NOTES
上传用户:xxcykj
上传日期:2007-01-04
资源大小:727k
文件大小:24k
- _________________________________________________________________
-
- Design Notes On Fetchmail
-
- These notes are for the benefit of future hackers and maintainers. The
- following sections are both functional and narrative, read from
- beginning to end.
-
- History
-
- A direct ancestor of the fetchmail program was originally authored
- (under the name popclient) by Carl Harris <ceharris@mal.com>. I took
- over development in June 1996 and subsequently renamed the program
- `fetchmail' to reflect the addition of IMAP support.
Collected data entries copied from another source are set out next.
This design comes from an exercise in tuning for small area on the open sky130 flow, not from production work. The RTL was checked by simulation tests, not by an equivalence proof against the original design. Power and IR drop assume default switching activity.

==> flow/design.v <==
module debounce (
  clk,
  reset_n,
  data_in,
  data_out
);
  parameter WIDTH = 32;            
  parameter POLARITY = "HIGH";     
  parameter TIMEOUT = 50000;       
  parameter TIMEOUT_WIDTH = 16;    
  input wire clk;
  input wire reset_n;
  input wire [WIDTH-1:0] data_in;
  output wire [WIDTH-1:0] data_out;
  reg [TIMEOUT_WIDTH-1:0] counter [0:WIDTH-1];
  wire counter_reset [0:WIDTH-1];
  wire counter_enable [0:WIDTH-1];
  genvar i;
  generate for (i = 0; i < WIDTH; i = i+1)
  begin:  debounce_counter_loop
    always @ (posedge clk or negedge reset_n)
    begin
      if (reset_n == 0)
      begin
        counter[i] <= 0;
      end
      else
      begin
        if (counter_reset[i] == 1)   
        begin
          counter[i] <= 0;
        end
        else if (counter_enable[i] == 1)
        begin
          counter[i] <= counter[i] + 1'b1;
        end
      end
    end
    if (POLARITY == "HIGH")
    begin
      assign counter_reset[i] = (data_in[i] == 0);
      assign counter_enable[i] = (data_in[i] == 1) & (counter[i] < TIMEOUT);
      assign data_out[i] = (counter[i] == TIMEOUT) ? 1'b1 : 1'b0;
    end
    else
    begin
      assign counter_reset[i] = (data_in[i] == 1);
      assign counter_enable[i] = (data_in[i] == 0) & (counter[i] < TIMEOUT);
      assign data_out[i] = (counter[i] == TIMEOUT) ? 1'b0 : 1'b1;    
    end
  end  
  endgenerate
endmodule
==> flow/run.sh <==
#!/bin/bash
# synth_recipe.tcl (not shown) runs the flow's synth.tcl, then flattens the netlist and writes it again
# the make line also repeats each setting of config.mk as NAME=value (left out here)
make -C /OpenROAD-flow-scripts/flow DESIGN_CONFIG=/design/flow/config.mk WORK_HOME=/design/flow/orfs CLKGATE_MAP_FILE= SYNTH_SCRIPT=/design/flow/synth_recipe.tcl finish
==> flow/config.mk <==
export PLATFORM = sky130hd
export DESIGN_NAME = debounce
export DESIGN_NICKNAME = debounce
export VERILOG_FILES = /design/flow/design.v
export SDC_FILE = /design/flow/constraint.sdc
export NUM_CORES = 4
export LEC_CHECK = 0
export CAP_MARGIN = 20
export CORE_MARGIN = 2
export CORE_UTILIZATION = 50
export SLEW_MARGIN = 20
==> flow/constraint.sdc <==
create_clock -name core_clock -period 5.0 [get_ports {clk}]
set_input_delay 1.0000 -clock core_clock [delete_from_list [all_inputs] [get_ports {clk}]]
set_output_delay 1.0000 -clock core_clock [all_outputs]
set_load 0.01 [all_outputs]
==> run summary, run 1 <==
gpl congestion=0.839; Final Hold Viols=0; setup slack at placement=1.64 ns; Initial Util=50.4%; Overall Global Routing Usage=19.4%; final setup violation count=0; clk root buf=clkbuf_16; CTS tree=yes; Reg2Reg Setup Slack=2.41 ns; Resized Gates After CTS=0; die area=0.0599 sq mm; kind of critical path=flip-flop to primary output; antenna violations before repair=1; Seq/Total Area, Yosys=44.2%; CP Launch Type=flip-flop; post-synthesis async set-or-reset flop share=100%; final worst setup slack=1.01 ns; DR pass1 iterations=5; Worst Path Required=4.00 ns; Post-Syn Nets=3195; Syn Std Cell Area=0.0290 sq mm; worst reg-to-reg path cell count=5; Synth Warn #=2; die span in y=245 um; hpwl dp=38300 um; final design utilization=56.4%; cts hold-fix bufs=0; initial DRC count=1168; Max Cap Viol=0; Routed WL per cell=14.5 um; die span in x=245 um; NumNets Final=3248; P&R area growth vs syn=11.8%; mean post-synth cell area=9.36 sq um; ys flop type=dfrtp_1; first-pass GRT wire length=102000 um; H-Tree Level Count=2; mux share of post-synthesis cell area=1.90%; register bank with the most flops=counter; Avg Vias per Cell=5.59; combinational family with the most area after synthesis=simple AND/OR/NAND/NOR gates; r2r endpoint=counter[29][12]$_DFFE_PN0P_; VDD IR max=0.296 mV; critical path peak fanout=6; setup TNS=0 ns; simple logic cell fraction of the synthesized area=30.1%; Clock Path Buffers=3; fin. max-slew vios=0; total grt overflow=0; status=no timing/DRC/antenna violations; Via Count=22100; Post-Synth XOR/XNOR Area=10.2%; largest net degree at the start of global routing=110; total I/O pin count=66; Cell Pwr Density=281 mW/mm^2; RSZ-0062 raised after global routing=no; row count=88; Synth Area in Adders=2.76%; Post-synth EDFFs=0; Hold WC Path Type=primary input to asynchronous set/reset pin; Crit. End Element=primary output; layout cells sized above 1=3.66%; clock-pin transition on the worst setup and hold timing paths=0.06 ns; clock latency on the worst-skew pair=0.61 ns; core area=0.0575 sq mm; Slew Limit Headroom=33.8%; max reg flops=512; slew of the pin with the lowest slew margin=0.985 ns; Post CTS Setup Buffer Count=0; Compound-Gate Fraction of Synth Area=8.07%; CP arrival=2.99 ns; clk_skew=0.00965 ns; Yosys cell types=58; TritonCTS Buffers=58; Syn Inst Count=3097; Leak=0.0148 uW; post-route ant nets=0; DRC viols=0; WL final=57600 um; Buffers on Ports=65; synthesized flop and latch total=512; Fmax=251 MHz; CTS sink cnt=512; biggest regs=counter x512; post-layout minimum cycle time=3.99 ns; reg2reg start=counter[29][12]$_DFFE_PN0P_; vias in the first global route=21900; period utilisation layout=79.7%; Design Power=9090 uW
synthesized netlist by cell type, types with 9 or more instances:
cell type	count	area (sq um)
a211oi_1	17	128
o211ai_1	19	143
nand2b_1	51	319
nor3_1	150	751
a21oi_1	77	385
ha_1	64	801
xor2_1	207	1810
or4_1	20	150
clkbuf_1	72	270
o21bai_1	9	67.6
nor4_1	91	569
nor3b_1	25	188
nor2_1	82	308
inv_1	127	477
mux2i_1	55	551
or3_1	37	231
and3_1	60	375
o21a_1	23	173
dfrtp_1	512	12800
a31oi_1	11	68.8
nand3_1	211	1060
and2_1	337	2110
o21ai_0	85	425
nand2_1	270	1010
a21boi_0	75	563
o2111ai_1	12	105
xnor2_1	132	1160
nor2b_1	23	144
nor4b_1	20	175
o31ai_1	11	82.6
nand4_1	96	601
and4_1	40	350
layout by cell type, fill, tap and decap left out, drive strengths merged, types with 12 or more instances in the layout:
| cell | n |
|---|---|
| xnor2 | 132 |
| nor3 | 150 |
| and4 | 40 |
| o2111ai | 12 |
| a21boi | 75 |
| nand2 | 270 |
| xor2 | 207 |
| or4 | 20 |
| nor4b | 21 |
| nor3b | 25 |
| o21ai | 89 |
| ha | 64 |
| nand2b | 51 |
| nand3 | 211 |
| clkdlybuf4s50 | 64 |
| and2 | 338 |
| a21oi | 77 |
| o211ai | 19 |
| clkbuf | 92 |
| nor2b | 23 |
| mux2i | 55 |
| o21a | 23 |
| and3 | 60 |
| dfrtp | 512 |
| inv | 127 |
| or3 | 37 |
| nor4 | 91 |
| a211oi | 17 |
| nand4 | 96 |
| nor2 | 82 |
layout make-up:
| cell class | instances | area (sq um) |
|---|---|---|
| diodes | 1 | 2.50 |
| clock buffers | 92 | 1760 |
| clock inverters | 16 | 230 |
| fillers | 5196 | 25100 |
| inverters | 127 | 477 |
| multi-input cells | 2378 | 15400 |
| flip-flops and latches | 512 | 12800 |
| well taps | 765 | 957 |
| repair buffers | 73 | 766 |
worst max-delay path by stage:
stage | start | endpoint | slack, ns | cells after the start
2_1_floorplan | counter[29][12]$_DFFE_PN0P_ | data_out[29] | 2.21 | 3
3_3_place_gp | counter[19][12]$_DFFE_PN0P_ | data_out[19] | 1.68 | 4
3_5_place_dp | counter[29][12]$_DFFE_PN0P_ | data_out[29] | 1.64 | 4
4_1_cts | counter[29][12]$_DFFE_PN0P_ | data_out[29] | 0.96 | 4
5_1_grt | counter[29][12]$_DFFE_PN0P_ | data_out[29] | 0.88 | 4
6_report | counter[29][12]$_DFFE_PN0P_ | data_out[29] | 1.01 | 4
kinds of logic after synthesis:
| family | count (synthesis) |
|---|---|
| buffers and inverters | 207 |
| adder cells (fa/ha/maj) | 64 |
| flip-flops | 512 |
| XOR/XNOR | 339 |
| AO/OA/AOI/OAI | 363 |
| multiplexers | 55 |
| AND/OR/NAND/NOR | 1557 |
layer usage:
metal	track usage [%]	up-vias	wire, um
met4	4.70	2	934
met5	0	-	13
li1	-	11000	-
met2	32.6	262	27000
met1	26.3	10800	27700
met3	3.29	70	1920
per-stage QoR:
| step | instance area [sq um] | hold WS (ns) | cells |
|---|---|---|---|
| 2_1_floorplan | 29000 | 0.455 | 3097 |
| 3_3_place_gp | 30400 | 0.469 | 3855 |
| 3_5_place_dp | 30400 | 0.477 | 3855 |
| 4_1_cts | 32400 | 0.476 | 3963 |
| 5_1_grt | 32400 | 0.516 | 3963 |
| 6_report | 32400 | 0.475 | 3964 |
power by group:
group,switching [uW],internal (uW)
Sequential,79.9,4210
Clock,1690,2710
Combinational,250,156
Total,2020,7070
critical path: stages (launching register included):
cell,delay [ns]
dfrtp_1,0.43
or4_1,0.55
or4b_2,0.62
nor3_1,0.20
clkdlybuf4s50_1,0.58
==> inputs of run 2 (changes only) <==
==> flow/design.v (replaced) <==
module debounce (
  clk,
  reset_n,
  data_in,
  data_out
);
  parameter WIDTH = 32;            
  parameter POLARITY = "HIGH";     
  parameter TIMEOUT = 50000;       
  parameter TIMEOUT_WIDTH = 16;    
  input wire clk;
  input wire reset_n;
  input wire [WIDTH-1:0] data_in;
  output wire [WIDTH-1:0] data_out;
  localparam [15:0] S0  = 16'h0fe0;    
  localparam [15:0] POL = 16'h5555;    
  reg rst_flag;
  always @ (posedge clk or negedge reset_n)
  begin
    if (reset_n == 0)
      rst_flag <= 1'b1;
    else
      rst_flag <= 1'b0;
  end
  genvar i;
  generate for (i = 0; i < WIDTH; i = i+1)
  begin:  debounce_counter_loop
    reg  [15:0] q;
    wire [15:0] t = rst_flag ? S0 : (q ^ POL);
    wire active = (POLARITY == "HIGH") ? data_in[i] : ~data_in[i];
    wire merge = t[1] & t[2] & t[4] & t[5] & t[6] & t[7] & t[9] & t[10] & t[11] & t[12] & t[13] & t[14];
    wire fb = ~(t[2] ^ t[15]) | merge;
    wire [15:0] t_next = active ? {t[14:0], fb} : S0;
    always @ (posedge clk)
      q <= t_next ^ POL;
    wire sat = &t;
    assign data_out[i] = (POLARITY == "HIGH") ? sat : ~sat;
  end
  endgenerate
endmodule
==> run 2 against run 1 <==
Still clean on timing, DRC and antenna. Sequential share of layout area rose by 19 points. Total power fell by 12%. Final cell count fell by 52%. Non-clock buffer count fell by 5. Register-to-register slack improved by 0.55 ns. Clock skew rose by 0.0052 ns. Combinational power fell by 55%. Critical path type unchanged. Critical endpoint is now data_out[20].
==> run summary, run 2 <==
hpwl dp=16900 um (-56%); CTS sink cnt=513 (+0.20%); Net Sw Power=1600 uW (-21%); antenna violations before repair=1 (unchanged); fin. max-slew vios=0 (unchanged); slowest cell delay on critical path=0.67 ns (+0.05 ns); critical path depth=4 (unchanged); DR pass1 iterations=4 (-1); Flop pwr share=52.8% (+5.6 points); post-layout minimum cycle time=3.99 ns (+0.00527 ns); CTS tree=yes; Resized Gates After CTS=0 (unchanged); Logic pwr share=2.3% (-2.2 points); clock latency on the worst-skew pair=0.54 ns (-0.07 ns); internal power=6440 uW (-9.0%); Hold WC Path Type=flip-flop to flip-flop; ys flop type=dfxtp_1; Buffers on Ports=65 (unchanged); P&R area growth vs syn=16.1%; Synth Warn #=1 (-1); worst path cell trace=buf_12 -> or4b_1 -> nor4_1 -> clkdlybuf4s50_1; Final Hold Viols=0 (unchanged); setup slack at placement=1.58 ns (-0.0636 ns); CP max stage cell=dfstp_4; Yosys cell types=27 (-53%); reg2reg start=rst_flag$_DFF_PN1_; period utilisation layout=79.8% (+0.11 points); core area=0.0297 sq mm (-48%); total grt overflow=0 (unchanged); Seq/Total Area, Yosys=67.8% (+24 points); Initial Util=51.0% (+0.57 points); Crit. End Element=primary output; vias in the first global route=9513 (-57%); Syn Std Cell Area=0.0152 sq mm (-48%); share of the synthesized area in the top cell type=67.6% (+23 points); r2r endpoint=debounce_counter_loop[12].q[0]$_DFF_P_; row count=63 (-28%); clock-pin transition on the worst setup and hold timing paths=0.06 ns (about the same); DRC viols=0 (unchanged); commonest non-fill, non-tap cell in the layout=dfxtp_1; gpl congestion=0.768 (-8.4%); hold path cells=1; WL final=25700 um (-55%); total I/O pin count=66 (unchanged); die span in x=178 um (-27%); post-route ant nets=0 (unchanged); Synth top cells by count=dfxtp_1, nor2_1, nand2_1; Post-synth EDFFs=0 (unchanged); cts hold-fix bufs=0 (unchanged); register bank with the most flops=debounce_counter_loop.q; Max Cap Viol=0 (unchanged); synthesized flop and latch total=513 (+0.20%); final setup violation count=0 (unchanged); mean post-synth cell area=10.7 sq um (+15%); Routed WL per cell=13.6 um (-6.7%); post-synthesis async set-or-reset flop share=0.195% (-100 points); Syn Inst Count=1412 (-54%); CP delay by family, top=buffers and inverters; CP arrival=2.99 ns (about the same); commonest non-fill, non-tap cells in the layout=dfxtp_1, nor2_1, nand2_1; NumNets Final=1509 (-54%); H-Tree Level Count=2 (unchanged); Avg Vias per Cell=5.00 (-11%); Overall Global Routing Usage=16.7% (-2.7 points); RSZ-0062 raised after global routing=no; die area=0.0317 sq mm (-47%); largest net degree at the start of global routing=72 (-35%); clk root buf=clkbuf_16; critical path peak fanout=71 (+65); largest area contributor in the netlist=dfxtp_1; min-delay src=debounce_counter_loop[28].q[3]$_SDFF_PN0_; Post CTS Setup Buffer Count=0 (unchanged); top cells by area, synth=dfxtp_1, nor2_1, nand2_1, o21ai_0, nor4b_1; Post-Syn Nets=1446 (-55%); Reg2Reg Setup Slack=2.96 ns (+0.55 ns); Worst Path Required=4.00 ns (about the same); first-pass GRT wire length=44300 um (-56%); Via Count=9482 (-57%); Switching Share=19.9% (-2.4 points); die span in y=178 um (-27%); CP bufs+invs=2 (+1); TritonCTS Buffers=49 (-16%); VDD IR max=0.373 mV (+26%); Fmax=251 MHz (-0.13%); Cell Pwr Density=457 mW/mm^2 (+63%); setup TNS=0 ns (unchanged); slew of the pin with the lowest slew margin=0.642 ns (-0.343 ns); kind of critical path=flip-flop to primary output; Clock Path Buffers=3 (unchanged); max reg flops=512 (unchanged); Hold Path Sink=debounce_counter_loop[28].q[4]$_DFF_P_; biggest regs=debounce_counter_loop.q x512, rst_flag x1; worst reg-to-reg path cell count=4 (-1); count leader, synth=dfxtp_1; clk_skew=0.0149 ns (+0.00525 ns); final worst setup slack=1.01 ns (-0.00527 ns); Leak=0.00655 uW (-56%); Clk pwr share=44.9% (-3.5 points); initial DRC count=493 (-58%); CP Launch Type=flip-flop; layout cells sized above 1=5.91% (+2.3 points); status=no timing/DRC/antenna violations; Slew Limit Headroom=57.2% (+23 points)
==> run 2: changes by cell type after synthesis, sizes merged, moves of 127 or more <==
cell / change
nor3: -150
dfrtp: -512
nor2: +171
dfxtp: +512
xor2: -175
nand3: -211
xnor2: -132
and2: -317
inv: -127
==> run 2: worst reg2reg max path, cell delays in order (launching register included) <==
cell and delay, ns:
dfstp_4 1.03, buf_4 0.41, nor2_1 0.10, and4b_1 0.20, o31ai_1 0.21
==> run 2: how the worst max path moves through the flow <==
stage	startpoint	end	slack, ns
after floorplan	rst_flag$_DFF_PN1_	data_out[3]	2.52
final	rst_flag$_DFF_PN1_	data_out[20]	1.01
after global placement	rst_flag$_DFF_PN1_	data_out[20]	1.59
after global routing	rst_flag$_DFF_PN1_	data_out[20]	0.88
after CTS	rst_flag$_DFF_PN1_	data_out[20]	0.99
after detailed placement	rst_flag$_DFF_PN1_	data_out[20]	1.58
==> run 2: area by class of cell <==
type                       instances  area, sq um
multi-input combinational        843         4520
fill                            2499        12100
antenna                            1         2.50
tap                              390          488
clock inverter                     7          114
timing repair buffer              68          698
sequential                       513        10300
clock buffer                      75         1480
==> run 2: logic make-up after synthesis <==
group                  synth area share, %
AO/OA/AOI/OAI                         3.70
AND/OR/NAND/NOR                       24.3
flip-flops                            67.8
other                               0.0247
buffers and inverters                 2.35
XOR/XNOR                              1.85
==> run 2: through the flow <==
stage	instance area [sq um]	power (uW)	cells	util [%]	hold slack, ns
floorplan	15200	4430	1412	-	0.353
global placement	16000	4520	1814	53.8	0.359
detailed placement	16000	4520	1814	53.8	0.361
CTS	17600	8140	1896	59.2	0.372
global route	17600	8350	1896	59.2	0.388
finish	17600	8030	1897	59.2	0.373
==> run 2: routing by layer <==
metal,global-route usage (%),share of wire (%)
met5,0,0
met2,26.5,44
met3,3.26,3.8
met1,23.1,50
met4,5.40,2.1
==> run 2: power groups by stage <==
stage	Clock [uW]	Combinational [uW]	Sequential, uW
after floorplan	0	120	4310
after global placement	0	186	4330
after detailed placement	0	186	4330
after CTS	3710	187	4240
after global routing	3880	210	4250
final	3610	184	4240

==> static timing again, ports no longer ideal <==
Ports are ideal in the flow. The routed layouts listed here were re-timed in OpenROAD.
Step 1 assumes that a clkbuf_16 drives the clock port and a buf_2 every other input.
Step 2 also shifts input and output timing later by t, the mid clock arrival at the registers, as if the neighbouring blocks saw the same clock.
Slacks: no drivers / after step 1 / after step 2; pairs: no drivers / after step 1.
run | t, ns | slack for setup (ns) | slew at the worst register clock pin (ns) | cell pins on the clock port's net
run 1 | 0.661 | 1.014 / 0.955 / 1.616 | 0.06 / 0.06 | 1
run 2 | 0.581 | 1.009 / 0.960 / 1.541 | 0.06 / 0.06 | 1
After both steps setup and hold are still met in every run listed.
In early November
- 1996 Carl officially ended support for the last popclient versions.
-
- Before accepting responsibility for the popclient sources from Carl, I
- had investigated and used and tinkered with every other UNIX
- remote-mail forwarder I could find, including fetchpop1.9,
- PopTart-0.9.3, get-mail, gwpop, pimp-1.0, pop-perl5-1.2, popc,
- popmail-1.6 and upop. My major goal was to get a header-rewrite
- feature like fetchmail's working so I wouldn't have reply problems
- anymore.
-
- Despite having done a good bit of work on fetchpop1.9, when I found
- popclient I quickly concluded that it offered the solidest base for
- future development. I was convinced of this primarily by the presence
- of multiple-protocol support. The competition didn't do
- POP2/RPOP/APOP, and I was already having vague thoughts of maybe
- adding IMAP. (This would advance two other goals: learn IMAP and get
- comfortable writing TCP/IP client software.)
-
- Until popclient 3.05 I was simply following out the implications of
- Carl's basic design. He already had daemon.c in the distribution, and
- I wanted daemon mode almost as badly as I wanted the header rewrite
- feature. The other things I added were bug fixes or minor extensions.
-
- After 3.1, when I put in SMTP-forwarding support (more about this
- below) the nature of the project changed -- it became a
- carefully-thought-out attempt to render obsolete every other program
- in its class. The name change quickly followed.
-
- The rewrite option
-
- RFC 1123 stipulates that MTAs ought to canonicalize the addresses of
- outgoing mail so that From:, To:, Cc:, Bcc: and other address headers
- contain only fully qualified domain names. Failure to do so can break
- the reply function on many mailers.
-
- This problem only becomes obvious when a reply is generated on a
- machine different from where the message was delivered. The two
- machines will have different local username spaces, potentially
- leading to misrouted mail.
-
- Most MTAs (and sendmail in particular) do not canonicalize address
- headers in this way (violating RFC 1123). Fetchmail therefore has to
- do it. This is the first feature I added to the ancestral popclient.
-
- Reorganization
-
- The second thing I did reorganize and simplify popclient a lot. Carl
- Harris's implementation was very sound, but exhibited a kind of
- unnecessary complexity common to many C programmers. He treated the
- code as central and the data structures as support for the code. As a
- result, the code was beautiful but the data structure design ad-hoc
- and rather ugly (at least to this old LISP hacker).
-
- I was able to improve matters significantly by reorganizing most of
- the program around the `query' data structure and eliminating a bunch
- of global context. This especially simplified the main sequence in
- fetchmail.c and was critical in enabling the daemon mode changes.
-
- IMAP support and the method table
-
- The next step was IMAP support. I initially wrote the IMAP code as a
- generic query driver and a method table. The idea was to have all the
- protocol-independent setup logic and flow of control in the driver,
- and the protocol-specific stuff in the method table.
-
- Once this worked, I rewrote the POP3 code to use the same
- organization. The POP2 code kept its own driver for a couple more
- releases, until I found sources of a POP2 server to test against (the
- breed seems to be nearly extinct).
-
- The purpose of this reorganization, of course, is to trivialize the
- development of support for future protocols as much as possible. All
- mail-retrieval protocols have to have pretty similar logical design by
- the nature of the task. By abstracting out that common logic and its
- interface to the rest of the program, both the common and
- protocol-specific parts become easier to understand.
-
- Furthermore, many kinds of new features can instantly be supported
- across all protocols by modifying the one driver module.
-
- Implications of smtp forwarding
-
- The direction of the project changed radically when Harry Hochheiser
- sent me his scratch code for forwarding fetched mail to the SMTP port.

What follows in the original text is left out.